**WORK REQUIRED:** Your reply should hold only the lines from the records below where "rule" occurs.

(Collected data entries)
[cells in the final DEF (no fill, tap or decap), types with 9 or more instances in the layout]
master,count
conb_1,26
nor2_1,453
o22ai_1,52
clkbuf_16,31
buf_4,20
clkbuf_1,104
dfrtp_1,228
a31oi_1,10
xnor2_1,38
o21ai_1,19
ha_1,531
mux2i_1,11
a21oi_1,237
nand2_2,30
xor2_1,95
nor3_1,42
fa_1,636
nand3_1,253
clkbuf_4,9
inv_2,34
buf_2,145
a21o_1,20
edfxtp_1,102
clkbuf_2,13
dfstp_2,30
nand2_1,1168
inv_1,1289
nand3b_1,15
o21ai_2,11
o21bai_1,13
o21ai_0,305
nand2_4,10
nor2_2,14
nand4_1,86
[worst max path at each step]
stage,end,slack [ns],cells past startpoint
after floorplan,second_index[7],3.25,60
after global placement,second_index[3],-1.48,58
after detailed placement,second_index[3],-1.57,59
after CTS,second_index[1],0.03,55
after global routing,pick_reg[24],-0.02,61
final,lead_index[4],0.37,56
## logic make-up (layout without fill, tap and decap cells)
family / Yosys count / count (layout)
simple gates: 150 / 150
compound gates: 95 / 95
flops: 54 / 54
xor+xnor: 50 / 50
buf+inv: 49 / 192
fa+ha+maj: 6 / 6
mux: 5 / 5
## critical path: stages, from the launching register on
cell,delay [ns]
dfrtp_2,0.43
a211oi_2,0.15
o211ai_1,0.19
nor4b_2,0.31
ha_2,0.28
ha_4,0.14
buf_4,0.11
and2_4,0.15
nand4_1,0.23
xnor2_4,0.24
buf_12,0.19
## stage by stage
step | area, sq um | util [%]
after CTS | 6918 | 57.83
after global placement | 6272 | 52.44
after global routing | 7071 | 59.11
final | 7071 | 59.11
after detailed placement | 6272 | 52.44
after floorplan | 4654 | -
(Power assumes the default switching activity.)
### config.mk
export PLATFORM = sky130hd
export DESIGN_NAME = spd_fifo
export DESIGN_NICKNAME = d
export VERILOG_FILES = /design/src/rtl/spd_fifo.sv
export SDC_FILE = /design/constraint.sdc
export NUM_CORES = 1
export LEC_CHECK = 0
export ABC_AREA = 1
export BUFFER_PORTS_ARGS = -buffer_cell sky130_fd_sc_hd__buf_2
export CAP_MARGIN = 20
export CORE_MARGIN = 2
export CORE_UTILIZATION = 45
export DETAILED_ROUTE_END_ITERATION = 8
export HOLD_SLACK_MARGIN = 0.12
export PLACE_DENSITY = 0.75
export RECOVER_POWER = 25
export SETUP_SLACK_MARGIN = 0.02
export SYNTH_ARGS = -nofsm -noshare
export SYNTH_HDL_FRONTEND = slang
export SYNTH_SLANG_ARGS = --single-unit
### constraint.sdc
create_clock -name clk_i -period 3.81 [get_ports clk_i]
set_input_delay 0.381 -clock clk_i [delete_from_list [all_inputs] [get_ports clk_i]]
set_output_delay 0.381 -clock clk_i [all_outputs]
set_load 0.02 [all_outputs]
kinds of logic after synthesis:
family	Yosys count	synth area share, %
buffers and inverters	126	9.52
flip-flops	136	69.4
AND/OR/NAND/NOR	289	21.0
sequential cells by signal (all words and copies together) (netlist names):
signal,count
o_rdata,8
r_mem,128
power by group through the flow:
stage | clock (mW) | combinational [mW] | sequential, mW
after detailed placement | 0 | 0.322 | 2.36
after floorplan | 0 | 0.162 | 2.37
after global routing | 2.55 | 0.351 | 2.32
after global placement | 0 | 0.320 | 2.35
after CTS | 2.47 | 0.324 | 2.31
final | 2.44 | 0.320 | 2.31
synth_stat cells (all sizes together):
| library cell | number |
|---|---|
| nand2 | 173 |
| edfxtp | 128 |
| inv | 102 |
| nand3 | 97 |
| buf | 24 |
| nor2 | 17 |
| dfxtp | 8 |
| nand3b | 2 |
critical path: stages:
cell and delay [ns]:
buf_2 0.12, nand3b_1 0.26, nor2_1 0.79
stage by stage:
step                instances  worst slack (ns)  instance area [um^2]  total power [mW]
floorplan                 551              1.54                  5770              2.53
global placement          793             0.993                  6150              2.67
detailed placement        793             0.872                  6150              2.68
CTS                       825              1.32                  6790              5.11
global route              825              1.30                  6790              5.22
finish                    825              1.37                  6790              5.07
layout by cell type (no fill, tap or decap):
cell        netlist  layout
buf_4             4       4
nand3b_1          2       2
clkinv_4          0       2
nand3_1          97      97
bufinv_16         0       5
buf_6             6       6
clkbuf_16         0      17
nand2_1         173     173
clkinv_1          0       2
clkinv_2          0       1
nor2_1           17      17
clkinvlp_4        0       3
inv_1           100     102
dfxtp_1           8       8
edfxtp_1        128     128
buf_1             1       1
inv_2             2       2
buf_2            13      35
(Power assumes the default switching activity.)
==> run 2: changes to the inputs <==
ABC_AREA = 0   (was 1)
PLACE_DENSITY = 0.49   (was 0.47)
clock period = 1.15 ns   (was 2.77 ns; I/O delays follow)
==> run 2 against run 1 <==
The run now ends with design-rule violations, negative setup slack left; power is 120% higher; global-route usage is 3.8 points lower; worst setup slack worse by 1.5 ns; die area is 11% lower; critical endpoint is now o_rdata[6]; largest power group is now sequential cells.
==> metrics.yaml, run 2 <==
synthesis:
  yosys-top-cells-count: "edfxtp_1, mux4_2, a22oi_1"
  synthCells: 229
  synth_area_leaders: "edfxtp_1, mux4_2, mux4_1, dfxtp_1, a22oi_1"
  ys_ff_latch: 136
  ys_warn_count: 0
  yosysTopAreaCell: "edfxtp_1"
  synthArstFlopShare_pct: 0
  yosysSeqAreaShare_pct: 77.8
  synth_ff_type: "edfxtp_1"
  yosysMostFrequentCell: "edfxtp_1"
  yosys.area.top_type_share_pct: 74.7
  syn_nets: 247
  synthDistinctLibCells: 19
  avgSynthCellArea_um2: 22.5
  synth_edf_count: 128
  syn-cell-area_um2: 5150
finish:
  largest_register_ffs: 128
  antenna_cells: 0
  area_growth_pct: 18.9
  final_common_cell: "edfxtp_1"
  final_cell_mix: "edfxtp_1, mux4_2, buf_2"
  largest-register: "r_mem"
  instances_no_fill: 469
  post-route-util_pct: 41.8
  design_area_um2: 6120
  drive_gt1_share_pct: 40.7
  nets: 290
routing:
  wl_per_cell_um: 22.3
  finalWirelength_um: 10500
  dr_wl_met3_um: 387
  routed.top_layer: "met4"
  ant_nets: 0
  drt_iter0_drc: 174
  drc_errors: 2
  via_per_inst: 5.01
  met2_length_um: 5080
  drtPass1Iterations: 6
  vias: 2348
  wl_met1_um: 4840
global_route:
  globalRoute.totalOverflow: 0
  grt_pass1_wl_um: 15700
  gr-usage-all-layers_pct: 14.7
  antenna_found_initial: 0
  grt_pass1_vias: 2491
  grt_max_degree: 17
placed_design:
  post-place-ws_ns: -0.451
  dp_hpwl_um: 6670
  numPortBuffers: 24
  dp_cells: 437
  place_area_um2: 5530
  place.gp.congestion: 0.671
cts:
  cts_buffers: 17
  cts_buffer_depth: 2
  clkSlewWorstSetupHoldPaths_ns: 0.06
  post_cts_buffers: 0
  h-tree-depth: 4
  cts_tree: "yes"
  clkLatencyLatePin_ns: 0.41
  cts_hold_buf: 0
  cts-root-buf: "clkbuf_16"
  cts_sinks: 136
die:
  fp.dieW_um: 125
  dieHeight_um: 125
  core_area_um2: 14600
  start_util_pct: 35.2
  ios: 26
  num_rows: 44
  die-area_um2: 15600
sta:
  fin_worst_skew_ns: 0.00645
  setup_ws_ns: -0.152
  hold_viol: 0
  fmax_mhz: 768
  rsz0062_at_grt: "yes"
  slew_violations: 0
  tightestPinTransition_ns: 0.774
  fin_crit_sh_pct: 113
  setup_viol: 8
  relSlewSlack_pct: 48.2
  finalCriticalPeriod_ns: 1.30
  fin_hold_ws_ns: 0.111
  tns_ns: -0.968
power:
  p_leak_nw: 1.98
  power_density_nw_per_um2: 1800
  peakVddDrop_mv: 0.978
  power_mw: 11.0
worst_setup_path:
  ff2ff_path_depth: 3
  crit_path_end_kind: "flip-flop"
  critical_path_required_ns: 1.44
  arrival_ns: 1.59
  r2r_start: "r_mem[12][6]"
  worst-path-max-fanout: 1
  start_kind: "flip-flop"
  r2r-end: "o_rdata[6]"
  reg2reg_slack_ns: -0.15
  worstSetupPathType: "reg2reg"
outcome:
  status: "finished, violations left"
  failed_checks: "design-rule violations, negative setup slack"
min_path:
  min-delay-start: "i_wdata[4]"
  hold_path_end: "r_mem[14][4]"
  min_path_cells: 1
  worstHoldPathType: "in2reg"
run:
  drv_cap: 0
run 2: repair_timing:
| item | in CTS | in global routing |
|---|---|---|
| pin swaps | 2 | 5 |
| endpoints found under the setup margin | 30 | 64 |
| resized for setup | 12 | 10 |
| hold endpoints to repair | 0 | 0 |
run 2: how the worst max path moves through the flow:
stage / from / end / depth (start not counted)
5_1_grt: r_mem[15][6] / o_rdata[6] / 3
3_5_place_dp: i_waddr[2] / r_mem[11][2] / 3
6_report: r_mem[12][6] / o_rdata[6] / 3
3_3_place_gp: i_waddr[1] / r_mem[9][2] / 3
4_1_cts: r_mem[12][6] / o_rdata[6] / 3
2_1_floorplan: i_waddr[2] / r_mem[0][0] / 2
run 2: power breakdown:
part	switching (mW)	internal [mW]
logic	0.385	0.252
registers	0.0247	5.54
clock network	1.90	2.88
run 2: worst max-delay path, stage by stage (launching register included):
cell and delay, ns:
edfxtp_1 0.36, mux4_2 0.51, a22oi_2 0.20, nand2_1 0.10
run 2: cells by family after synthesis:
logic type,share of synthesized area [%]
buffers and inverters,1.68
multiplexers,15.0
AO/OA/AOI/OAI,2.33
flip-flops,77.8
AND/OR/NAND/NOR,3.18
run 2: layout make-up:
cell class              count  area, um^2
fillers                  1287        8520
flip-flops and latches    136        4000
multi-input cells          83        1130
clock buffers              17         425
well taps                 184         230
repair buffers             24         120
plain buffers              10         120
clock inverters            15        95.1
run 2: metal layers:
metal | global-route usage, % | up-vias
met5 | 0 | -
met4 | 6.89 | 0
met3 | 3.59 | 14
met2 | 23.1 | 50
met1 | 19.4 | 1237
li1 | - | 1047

**PROBLEM SOLUTION:**
The run now ends with design-rule violations, negative setup slack left; power is 120% higher; global-route usage is 3.8 points lower; worst setup slack worse by 1.5 ns; die area is 11% lower; critical endpoint is now o_rdata[6]; largest power group is now sequential cells.
  failed_checks: "design-rule violations, negative setup slack"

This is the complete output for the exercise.